Department of Urology, Hospital Universitario Virgen de la Victoria, Campus Universitario de Teatinos, Málaga, Spain.
Arch Sex Behav. 2012 Aug;41(4):1065-8. doi: 10.1007/s10508-011-9895-1. Epub 2012 Jan 11.
We report a case of a rare congenital malformation, a urogenital sinus cyst in a young patient with non-specific symptoms for several months. A 21-year-old male presented with vague and intermittent abdominal pain. Ultrasound scan showed a retrovesical hypoechoic collection (approximately 6 cm) and left renal agenesis, compatible with a possible congenital malformation.

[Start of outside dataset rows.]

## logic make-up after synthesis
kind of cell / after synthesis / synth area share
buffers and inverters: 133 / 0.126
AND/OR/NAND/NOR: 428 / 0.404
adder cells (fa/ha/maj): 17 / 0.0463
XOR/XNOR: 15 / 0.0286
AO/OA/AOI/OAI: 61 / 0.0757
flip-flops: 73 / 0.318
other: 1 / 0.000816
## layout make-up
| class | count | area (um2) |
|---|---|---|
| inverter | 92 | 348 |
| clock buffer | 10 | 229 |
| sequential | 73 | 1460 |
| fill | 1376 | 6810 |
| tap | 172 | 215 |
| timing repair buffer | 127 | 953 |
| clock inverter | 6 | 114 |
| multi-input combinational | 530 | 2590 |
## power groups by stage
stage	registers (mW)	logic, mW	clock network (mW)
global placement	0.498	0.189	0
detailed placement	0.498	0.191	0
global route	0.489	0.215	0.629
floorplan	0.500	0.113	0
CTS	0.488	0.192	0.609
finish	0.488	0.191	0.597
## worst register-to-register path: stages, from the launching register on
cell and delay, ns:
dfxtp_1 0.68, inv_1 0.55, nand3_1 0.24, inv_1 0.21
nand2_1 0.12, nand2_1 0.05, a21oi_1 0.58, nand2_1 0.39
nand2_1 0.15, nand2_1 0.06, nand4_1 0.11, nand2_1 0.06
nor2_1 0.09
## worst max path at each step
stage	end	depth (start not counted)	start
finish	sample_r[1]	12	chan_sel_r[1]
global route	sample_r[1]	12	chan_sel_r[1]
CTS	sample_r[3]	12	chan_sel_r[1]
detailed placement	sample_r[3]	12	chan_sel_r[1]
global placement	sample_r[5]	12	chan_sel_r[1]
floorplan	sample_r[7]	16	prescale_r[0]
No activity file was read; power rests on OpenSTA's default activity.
<file path="src/verilog/tscr_cfg.svh">
`ifndef TSCR_CFG_SVH
`define TSCR_CFG_SVH
// register byte offsets
`define TSCR_OFF_CTRL     8'h00
`define TSCR_OFF_XPT      8'h04
`define TSCR_OFF_DIVAB0   8'h08
`define TSCR_OFF_DIVAB1   8'h0C
`define TSCR_OFF_DIVCD    8'h10
`define TSCR_OFF_SYN2     8'h14
`define TSCR_OFF_SYN3     8'h18
`define TSCR_OFF_STBY     8'h1C
`define TSCR_OFF_SLOT     8'h20
`define TSCR_OFF_STAT     8'h24
`define TSCR_OFF_SYN1T    8'h40
`define TSCR_OFF_SYN1END  8'h5C
// field positions
`define TSCR_CTRL_FULLPD  0
`define TSCR_CTRL_STBYEN  1
`define TSCR_CTRL_CAP     2
`define TSCR_CTRL_BYPASS  8
`define TSCR_CTRL_DIV5    9
`define TSCR_CTRL_INV     11
`define TSCR_SYN_Q        0
`define TSCR_SYN_P        8
`define TSCR_STBY_OUT     3
// reset values
`define TSCR_RST_CTRL     32'h0000_0000
`define TSCR_RST_XPT      32'h0000_0000
`define TSCR_RST_DIV      32'h0000_0202
`define TSCR_RST_SYN      32'h0000_0101
`define TSCR_RST_STBY     32'h0000_0000
`define TSCR_RST_SLOT     32'h0000_0000
// bus answers
`define TSCR_RESP_OKAY    2'h0
`define TSCR_RESP_SLVERR  2'h2
// timing
`define TSCR_CLK_PERIOD_NS 100
`define TSCR_LOCK_TYP_US  1000
`define TSCR_LOCK_MAX_US  3000
`define TSCR_LOCK_CYC     ((`TSCR_LOCK_TYP_US * 1000 + `TSCR_CLK_PERIOD_NS - 1) / `TSCR_CLK_PERIOD_NS)
`endif

</file>
<file path="src/verilog/tscr_pkg.sv">
package tscr_pkg;
    // crosspoint source codes
    typedef enum logic [1:0] {
        TSCR_SRC_REF   = 2'h0,
        TSCR_SRC_ONE   = 2'h1,
        TSCR_SRC_TWO   = 2'h2,
        TSCR_SRC_THREE = 2'h3
    } tscr_src_t;
    // fifth output divide codes
    typedef enum logic [1:0] {
        TSCR_D5_BY2 = 2'h0,
        TSCR_D5_BY3 = 2'h1,
        TSCR_D5_BY4 = 2'h2
    } tscr_div5_t;
    typedef logic [6:0] tscr_div_t;
endpackage

</file>
<file path="src/verilog/tscr_top.sv">
`include "tscr_cfg.svh"
`timescale 1ns/1ps
`default_nettype none
module tscr_top
    import tscr_pkg::*;
#(
    parameter int LOCK_CYCLES = `TSCR_LOCK_CYC,
    parameter int ADDR_W      = 8
) (
    // clock and reset
    input  wire logic              aclk,
    input  wire logic              aresetn,
    // axi write address
    input  wire logic [ADDR_W-1:0] s_axi_awaddr,
    input  wire logic [2:0]        s_axi_awprot,
    input  wire logic              s_axi_awvalid,
    output logic                   s_axi_awready,
    // axi write data
    input  wire logic [31:0]       s_axi_wdata,
    input  wire logic [3:0]        s_axi_wstrb,
    input  wire logic              s_axi_wvalid,
    output logic                   s_axi_wready,
    // axi write response
    output logic [1:0]             s_axi_bresp,
    output logic                   s_axi_bvalid,
    input  wire logic              s_axi_bready,
    // axi read address
    input  wire logic [ADDR_W-1:0] s_axi_araddr,
    input  wire logic [2:0]        s_axi_arprot,
    input  wire logic              s_axi_arvalid,
    output logic                   s_axi_arready,
    // axi read data
    output logic [31:0]            s_axi_rdata,
    output logic [1:0]             s_axi_rresp,
    output logic                   s_axi_rvalid,
    input  wire logic              s_axi_rready,
    // control pins
    input  wire logic              freq_sel_bit0,
    input  wire logic              freq_sel_bit1,
    input  wire logic              freq_sel_bit2_or_standby_n,
    input  wire logic              pwr_down_oe_n,
    // clock outputs with enables
    output logic                   out_clk_first,
    output logic                   out_clk_first_oe,
    output logic                   out_clk_second,
    output logic                   out_clk_second_oe,
    output logic                   out_clk_third,
    output logic                   out_clk_third_oe,
    output logic                   out_clk_fourth,
    output logic                   out_clk_fourth_oe,
    output logic                   out_clk_fifth,
    output logic                   out_clk_fifth_oe,
    output logic                   ref_buffer_out,
    output logic                   ref_buffer_out_oe,
    // oscillator analog controls
    output logic [5:0]             osc_cap_load,
    output logic                   osc_cap_bypass,
    output logic                   osc_enable
);
    localparam int LCW = $clog2(LOCK_CYCLES + 1);
    localparam logic [LCW-1:0] LOCK_LAST = LCW'(LOCK_CYCLES);
    localparam logic [ADDR_W-1:0] A_CTRL = ADDR_W'(`TSCR_OFF_CTRL);
    localparam logic [ADDR_W-1:0] A_XPT = ADDR_W'(`TSCR_OFF_XPT);
    localparam logic [ADDR_W-1:0] A_DAB0 = ADDR_W'(`TSCR_OFF_DIVAB0);
    localparam logic [ADDR_W-1:0] A_DAB1 = ADDR_W'(`TSCR_OFF_DIVAB1);
    localparam logic [ADDR_W-1:0] A_DCD = ADDR_W'(`TSCR_OFF_DIVCD);
    localparam logic [ADDR_W-1:0] A_SYN2 = ADDR_W'(`TSCR_OFF_SYN2);
    localparam logic [ADDR_W-1:0] A_SYN3 = ADDR_W'(`TSCR_OFF_SYN3);
    localparam logic [ADDR_W-1:0] A_STBY = ADDR_W'(`TSCR_OFF_STBY);
    localparam logic [ADDR_W-1:0] A_SLOT = ADDR_W'(`TSCR_OFF_SLOT);
    localparam logic [ADDR_W-1:0] A_STAT = ADDR_W'(`TSCR_OFF_STAT);
    localparam logic [ADDR_W-1:0] A_T0 = ADDR_W'(`TSCR_OFF_SYN1T);
    localparam logic [ADDR_W-1:0] A_T7 = ADDR_W'(`TSCR_OFF_SYN1END);

    // byte-lane merge of a write
    function automatic logic [31:0] merge_w(input logic [31:0] o, input logic [31:0] d, input logic [3:0] s);
        merge_w = o;
        for (int b = 0; b < 4; b++) begin
            if (s[b]) begin
                merge_w[8*b +: 8] = d[8*b +: 8];
            end
        end
    endfunction

    // synth one table address check
    function automatic logic in_table(input logic [ADDR_W-1:0] a);
        return (a >= A_T0) && (a <= A_T7) && (a[1:0] == 2'h0);
    endfunction

    // address decode shared by both channels
    function automatic logic mapped(input logic [ADDR_W-1:0] a);
        return in_table(a) || a == A_CTRL || a == A_XPT || a == A_DAB0 || a == A_DAB1 || a == A_DCD
            || a == A_SYN2 || a == A_SYN3 || a == A_STBY || a == A_SLOT || a == A_STAT;
    endfunction

    // zero divide value acts as one
    function automatic logic [6:0] eff_div(input logic [6:0] n);
        return (n == 7'h00) ? 7'h01 : n;
    endfunction

    // configuration registers
    logic [14:0] ctrl_q;
    logic [7:0]  xpt_q;
    logic [14:0] divab_q [2];
    logic [14:0] divcd_q;
    logic [18:0] syn_q [3];
    logic [18:0] syn1_tab_q [8];
    logic [8:0]  stby_q;
    logic [7:0]  slot_q;

    logic full_pd_en;
    logic stby_en;
    assign full_pd_en = ctrl_q[`TSCR_CTRL_FULLPD];
    assign stby_en    = ctrl_q[`TSCR_CTRL_STBYEN];
    assign osc_cap_load   = ctrl_q[`TSCR_CTRL_CAP +: 6];
    assign osc_cap_bypass = ctrl_q[`TSCR_CTRL_BYPASS];

    // pin synchronisers
    logic [2:0] sel_s1_q, sel_s2_q;
    logic       pdn_s1_q, pdn_s2_q;
    always_ff @(posedge aclk) begin
        if (!aresetn) begin
            sel_s1_q <= 3'h0;
            sel_s2_q <= 3'h0;
            pdn_s1_q <= 1'b0;
            pdn_s2_q <= 1'b0;
        end else begin
            sel_s1_q <= {freq_sel_bit2_or_standby_n, freq_sel_bit1, freq_sel_bit0};
            sel_s2_q <= sel_s1_q;
            pdn_s1_q <= pwr_down_oe_n;
            pdn_s2_q <= pdn_s1_q;
        end
    end

    // select code, standby and power-down state
    logic [2:0] code_q;
    logic       stby_act_q, pd_q, osc_run_q;
    logic       full_stop;
    assign full_stop = pd_q & full_pd_en;
    always_ff @(posedge aclk) begin
        if (!aresetn) begin
            code_q     <= 3'h0;
            stby_act_q <= 1'b0;
            pd_q       <= 1'b1;
            osc_run_q  <= 1'b0;
        end else begin
            code_q     <= {sel_s2_q[2] & ~stby_en, sel_s2_q[1:0]};
            stby_act_q <= stby_en & ~sel_s2_q[2];
            pd_q       <= ~pdn_s2_q;
            osc_run_q  <= ~full_stop;
        end
    end
    assign osc_enable = osc_run_q;

    // per-synth P and Q; synth one indexed by select code
    logic [10:0] syn_p [3];
    logic [7:0]  syn_qd [3];
    assign syn_p[0]  = syn1_tab_q[code_q][`TSCR_SYN_P +: 11];
    assign syn_qd[0] = syn1_tab_q[code_q][`TSCR_SYN_Q +: 8];
    assign syn_p[1]  = syn_q[1][`TSCR_SYN_P +: 11];
    assign syn_qd[1] = syn_q[1][`TSCR_SYN_Q +: 8];
    assign syn_p[2]  = syn_q[2][`TSCR_SYN_P +: 11];
    assign syn_qd[2] = syn_q[2][`TSCR_SYN_Q +: 8];

    // synth models: tick rate ref*P/Q (capped at ref), lock timer
    logic [2:0] run, locked, syn_tick_q;
    generate
        for (genvar i = 0; i < 3; i++) begin : g_syn
            logic [7:0]     acc_q;
            logic [LCW-1:0] lcnt_q;
            logic [7:0]     q_eff;
            logic [11:0]    sum;
            logic           hit;
            logic           sat;
            assign run[i] = ~full_stop & ~(stby_act_q & stby_q[i]);
            assign q_eff  = (syn_qd[i] == 8'h00) ? 8'h01 : syn_qd[i];
            assign sum    = 12'(acc_q) + 12'(syn_p[i]);
            assign hit    = sum >= 12'(q_eff);
            assign sat    = 12'(syn_p[i]) >= 12'(q_eff);
            always_ff @(posedge aclk) begin
                if (!aresetn || !run[i]) begin
                    acc_q         <= 8'h00;
                    lcnt_q        <= '0;
                    locked[i]     <= 1'b0;
                    syn_tick_q[i] <= 1'b0;
                end else begin
                    acc_q         <= sat ? 8'h00 : (hit ? 8'(sum - 12'(q_eff)) : 8'(sum));
                    lcnt_q        <= (lcnt_q == LOCK_LAST) ? lcnt_q : lcnt_q + 1'b1;
                    locked[i]     <= locked[i] | (lcnt_q == LOCK_LAST);
                    syn_tick_q[i] <= locked[i] & hit;
                end
            end
        end
    endgenerate

    // divide values per output
    logic      slot_cur;
    tscr_div_t div_want [5];
    assign slot_cur    = slot_q[code_q];
    assign div_want[0] = slot_cur ? divab_q[1][6:0] : divab_q[0][6:0];
    assign div_want[1] = slot_cur ? divab_q[1][14:8] : divab_q[0][14:8];
    assign div_want[2] = divcd_q[6:0];
    assign div_want[3] = divcd_q[14:8];
    assign div_want[4] = (tscr_div5_t'(ctrl_q[`TSCR_CTRL_DIV5 +: 2]) == TSCR_D5_BY2) ? 7'h02 :
                         (tscr_div5_t'(ctrl_q[`TSCR_CTRL_DIV5 +: 2]) == TSCR_D5_BY3) ? 7'h03 : 7'h04;

    // post-dividers with enables; crosspoint source and phase inversion on the first four outputs only
    logic [4:0] src_tick, src_ok, load, lvl_q, oe_q;
    logic [6:0] cnt_q [5];
    logic [6:0] cur_q [5];
    generate
        for (genvar j = 0; j < 5; j++) begin : g_div
            logic [6:0] cur_eff;
            logic       inv;
            if (j < 4) begin : g_xpt
                tscr_src_t src;
                assign src = tscr_src_t'(xpt_q[2*j +: 2]);
                assign src_tick[j] = (src == TSCR_SRC_REF) ? ~full_stop : syn_tick_q[2'(src) - 2'h1];
                assign src_ok[j]   = (src == TSCR_SRC_REF) ? 1'b1 : locked[2'(src) - 2'h1];
                assign inv         = ctrl_q[`TSCR_CTRL_INV + j];
            end else begin : g_fifth
                assign src_tick[j] = syn_tick_q[0];
                assign src_ok[j]   = locked[0];
                assign inv         = 1'b0;
            end
            assign cur_eff = eff_div(cur_q[j]);
            assign load[j] = src_tick[j] & (cnt_q[j] >= cur_eff - 7'h01);
            always_ff @(posedge aclk) begin
                if (!aresetn || full_stop) begin
                    cnt_q[j] <= 7'h00;
                    cur_q[j] <= 7'h00;
                    lvl_q[j] <= 1'b0;
                end else begin
                    if (load[j]) begin
                        cnt_q[j] <= 7'h00;
                        cur_q[j] <= div_want[j];
                    end else if (src_tick[j]) begin
                        cnt_q[j] <= cnt_q[j] + 7'h01;
                    end
                    lvl_q[j] <= (cnt_q[j] < (cur_eff >> 1)) ^ inv;
                end
            end
            always_ff @(posedge aclk) begin
                if (!aresetn) begin
                    oe_q[j] <= 1'b0;
                end else begin
                    oe_q[j] <= ~pd_q & ~(stby_act_q & stby_q[`TSCR_STBY_OUT + j]) & src_ok[j];
                end
            end
        end
    endgenerate

    // reference buffer enable
    logic ref_oe_q;
    always_ff @(posedge aclk) begin
        if (!aresetn) begin
            ref_oe_q <= 1'b0;
        end else begin
            ref_oe_q <= ~pd_q & ~(stby_act_q & stby_q[`TSCR_STBY_OUT + 5]);
        end
    end

    // pin drivers
    assign out_clk_first     = lvl_q[0];
    assign out_clk_second    = lvl_q[1];
    assign out_clk_third     = lvl_q[2];
    assign out_clk_fourth    = lvl_q[3];
    assign out_clk_fifth     = lvl_q[4];
    assign out_clk_first_oe  = oe_q[0];
    assign out_clk_second_oe = oe_q[1];
    assign out_clk_third_oe  = oe_q[2];
    assign out_clk_fourth_oe = oe_q[3];
    assign out_clk_fifth_oe  = oe_q[4];
    assign ref_buffer_out    = aclk & osc_run_q;
    assign ref_buffer_out_oe = ref_oe_q;

    // axi write channel
    logic              aw_have_q, w_have_q, bvalid_q, wr_go;
    logic [ADDR_W-1:0] awaddr_q;
    logic [31:0]       wdata_q;
    logic [3:0]        wstrb_q;
    logic [1:0]        bresp_q;
    assign s_axi_awready = ~aw_have_q & ~bvalid_q;
    assign s_axi_wready  = ~w_have_q & ~bvalid_q;
    assign wr_go         = aw_have_q & w_have_q & ~bvalid_q;
    assign s_axi_bvalid  = bvalid_q;
    assign s_axi_bresp   = bresp_q;
    always_ff @(posedge aclk) begin
        if (!aresetn) begin
            aw_have_q <= 1'b0;
            w_have_q  <= 1'b0;
            bvalid_q  <= 1'b0;
            awaddr_q  <= '0;
            wdata_q   <= 32'h0000_0000;
            wstrb_q   <= 4'h0;
            bresp_q   <= `TSCR_RESP_OKAY;
        end else begin
            if (s_axi_awvalid && s_axi_awready) begin
                aw_have_q <= 1'b1;
                awaddr_q  <= s_axi_awaddr;
            end
            if (s_axi_wvalid && s_axi_wready) begin
                w_have_q <= 1'b1;
                wdata_q  <= s_axi_wdata;
                wstrb_q  <= s_axi_wstrb;
            end
            if (wr_go) begin
                aw_have_q <= 1'b0;
                w_have_q  <= 1'b0;
                bvalid_q  <= 1'b1;
                bresp_q   <= mapped(awaddr_q) ? `TSCR_RESP_OKAY : `TSCR_RESP_SLVERR;
            end else if (s_axi_bready) begin
                bvalid_q <= 1'b0;
            end
        end
    end

    // register writes
    logic [2:0] tidx_w;
    assign tidx_w = awaddr_q[4:2];
    always_ff @(posedge aclk) begin
        if (!aresetn) begin
            ctrl_q     <= 15'(`TSCR_RST_CTRL);
            xpt_q      <= 8'(`TSCR_RST_XPT);
            divab_q[0] <= 15'(`TSCR_RST_DIV);
            divab_q[1] <= 15'(`TSCR_RST_DIV);
            divcd_q    <= 15'(`TSCR_RST_DIV);
            syn_q[0]   <= 19'(`TSCR_RST_SYN);
            syn_q[1]   <= 19'(`TSCR_RST_SYN);
            syn_q[2]   <= 19'(`TSCR_RST_SYN);
            stby_q     <= 9'(`TSCR_RST_STBY);
            slot_q     <= 8'(`TSCR_RST_SLOT);
            for (int k = 0; k < 8; k++) begin
                syn1_tab_q[k] <= 19'(`TSCR_RST_SYN);
            end
        end else if (wr_go) begin
            if (awaddr_q == A_CTRL) ctrl_q <= 15'(merge_w(32'(ctrl_q), wdata_q, wstrb_q));
            if (awaddr_q == A_XPT) xpt_q <= 8'(merge_w(32'(xpt_q), wdata_q, wstrb_q));
            if (awaddr_q == A_DAB0) divab_q[0] <= 15'(merge_w(32'(divab_q[0]), wdata_q, wstrb_q));
            if (awaddr_q == A_DAB1) divab_q[1] <= 15'(merge_w(32'(divab_q[1]), wdata_q, wstrb_q));
            if (awaddr_q == A_DCD) divcd_q <= 15'(merge_w(32'(divcd_q), wdata_q, wstrb_q));
            if (awaddr_q == A_SYN2) syn_q[1] <= 19'(merge_w(32'(syn_q[1]), wdata_q, wstrb_q));
            if (awaddr_q == A_SYN3) syn_q[2] <= 19'(merge_w(32'(syn_q[2]), wdata_q, wstrb_q));
            if (awaddr_q == A_STBY) stby_q <= 9'(merge_w(32'(stby_q), wdata_q, wstrb_q));
            if (awaddr_q == A_SLOT) slot_q <= 8'(merge_w(32'(slot_q), wdata_q, wstrb_q));
            if (in_table(awaddr_q)) begin
                syn1_tab_q[tidx_w] <= 19'(merge_w(32'(syn1_tab_q[tidx_w]), wdata_q, wstrb_q));
            end
        end
    end

    // read decode
    logic [31:0] rd_word;
    always_comb begin
        rd_word = 32'h0000_0000;
        if (in_table(s_axi_araddr)) rd_word = 32'(syn1_tab_q[s_axi_araddr[4:2]]);
        else if (s_axi_araddr == A_CTRL) rd_word = 32'(ctrl_q);
        else if (s_axi_araddr == A_XPT) rd_word = 32'(xpt_q);
        else if (s_axi_araddr == A_DAB0) rd_word = 32'(divab_q[0]);
        else if (s_axi_araddr == A_DAB1) rd_word = 32'(divab_q[1]);
        else if (s_axi_araddr == A_DCD) rd_word = 32'(divcd_q);
        else if (s_axi_araddr == A_SYN2) rd_word = 32'(syn_q[1]);
        else if (s_axi_araddr == A_SYN3) rd_word = 32'(syn_q[2]);
        else if (s_axi_araddr == A_STBY) rd_word = 32'(stby_q);
        else if (s_axi_araddr == A_SLOT) rd_word = 32'(slot_q);
        else if (s_axi_araddr == A_STAT) rd_word = {24'h000000, stby_act_q, pd_q, code_q, locked};
    end

    // axi read channel
    logic        rvalid_q;
    logic [31:0] rdata_q;
    logic [1:0]  rresp_q;
    assign s_axi_arready = ~rvalid_q;
    assign s_axi_rvalid  = rvalid_q;
    assign s_axi_rdata   = rdata_q;
    assign s_axi_rresp   = rresp_q;
    always_ff @(posedge aclk) begin
        if (!aresetn) begin
            rvalid_q <= 1'b0;
            rdata_q  <= 32'h0000_0000;
            rresp_q  <= `TSCR_RESP_OKAY;
        end else if (s_axi_arvalid && !rvalid_q) begin
            rvalid_q <= 1'b1;
            rdata_q  <= rd_word;
            rresp_q  <= mapped(s_axi_araddr) ? `TSCR_RESP_OKAY : `TSCR_RESP_SLVERR;
        end else if (s_axi_rready) begin
            rvalid_q <= 1'b0;
        end
    end

    // checks
    logic [1:0] age_q;
    always_ff @(posedge aclk) begin
        if (!aresetn) age_q <= 2'h0;
        else if (age_q != 2'h3) age_q <= age_q + 2'h1;
    end
endmodule
`default_nettype wire

</file>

These findings were confirmed by MRI. A laparoscopic excision of the cyst was performed with no complications. Pathology report confirmed a urogenital sinus cyst. The postoperative recovery was uneventful and the patient was discharged within 48 h. Urogenital sinus cysts are rare entities with few cases described in the literature. Imaging techniques such as ultrasound, CT or MRI may help with diagnosis. Therapeutic modalities range from observation to needle aspiration or surgical removal. In our case, we chose a laparoscopic approach to minimize morbidity and achieve an early recovery.
我们报告了一例罕见的先天性畸形病例,一名年轻患者患有几个月的非特异性症状的泌尿生殖窦囊肿。一名 21 岁男性因模糊和间歇性腹痛就诊。超声扫描显示一个位于膀胱后方的低回声包块(约 6 厘米)和左肾缺如,提示可能存在先天性畸形。这些发现通过 MRI 得到了证实。患者接受了腹腔镜下囊肿切除术,无并发症发生。病理报告证实为泌尿生殖窦囊肿。术后恢复顺利,患者在 48 小时内出院。泌尿生殖窦囊肿是一种罕见的实体,文献中仅有少数病例描述。超声、CT 或 MRI 等影像学技术有助于诊断。治疗方式包括观察、经皮穿刺抽吸或手术切除。在我们的病例中,我们选择了腹腔镜方法,以尽量减少发病率并实现早期康复。